Bernardo de Balbuena (1562-1627): nacido en Valdepeñas (Ciudad Real), firmó un ambicioso fresco de México en tercetos encadenados, Grandeza mexicana, y otra joya de la épica culta, El Bernardo o Victoria de Roncesvalles, cuarenta mil versos en octavas reales que asombraron al mismísimo Voltaire. Fue primo del poeta Miguel Cejudo (1578-1652).

Diego de Silva y Mendoza (1564-1630): en el tiempo libre que le dejó la política, el conde de Salinas y Ribadeo compuso diversas poesías cortesanas y pastoriles y varios ensayos de historia, que serían reivindicadas por Luis Rosales.

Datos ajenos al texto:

### flow/config.mk
export PLATFORM = sky130hd
export DESIGN_NAME = register32bit
export DESIGN_NICKNAME = register32bit
export VERILOG_FILES = /design/flow/design.v
export SDC_FILE = /design/flow/constraint.sdc
export NUM_CORES = 4
export LEC_CHECK = 1
export CORE_UTILIZATION = 30
### flow/constraint.sdc
current_design register32bit

set clk_period 1.0
set clk_io_pct 0.2

create_clock -name clk0 -period $clk_period [get_ports {clk}]

set non_clock_inputs [all_inputs -no_clocks]
set_input_delay [expr $clk_period * $clk_io_pct] -clock clk0 $non_clock_inputs
set_output_delay [expr $clk_period * $clk_io_pct] -clock clk0 [all_outputs]
### flow/design.v
`timescale 1ns/1ns
module register32bit (input clk,reset, writeEn ,input [31:0] data_in,output reg [31:0] data_out);
reg [31:0] data;
assign data_out = data;
always @(posedge clk) begin
    if (reset == 1'b1)
        data <= 32'b0;
    else if (writeEn)
        data <= data_in;
end
endmodule
### flow/run.sh
#!/bin/bash
# OpenROAD 26Q1-2900-gdf79404cd8, Yosys 0.63+post, stock flow scripts
make -C /OpenROAD-flow-scripts/flow DESIGN_CONFIG=/design/flow/config.mk WORK_HOME=/design/flow/orfs finish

Guillén de Castro (1569-1631): de las treinta y cinco obras conservadas de este dramaturgo valenciano, Las mocedades del Cid es la más conocida, claro que en su currículum también luce un Don Quijote de La Mancha, despojado en su versión de la grandeza original.

Rodrigo Caro (1573-1647): hijo de una época en la que los escritores no eran sólo escritores, este arqueólogo, sacerdote, historiador y poeta compuso la conmovedora Canción a las ruinas de Itálica: «Estos, Fabio, ¡ay dolor!, que ves ahora / campos de soledad, mustio collado / fueron un tiempo Itálica famosa […]».

76.tif

Las mocedades del Cid mira al caballero castellano con un ojo puesto en la historia y el otro en la leyenda. Pierre Corneille se basó en esta obra de Guillén de Castro para su tragedia Le Cid.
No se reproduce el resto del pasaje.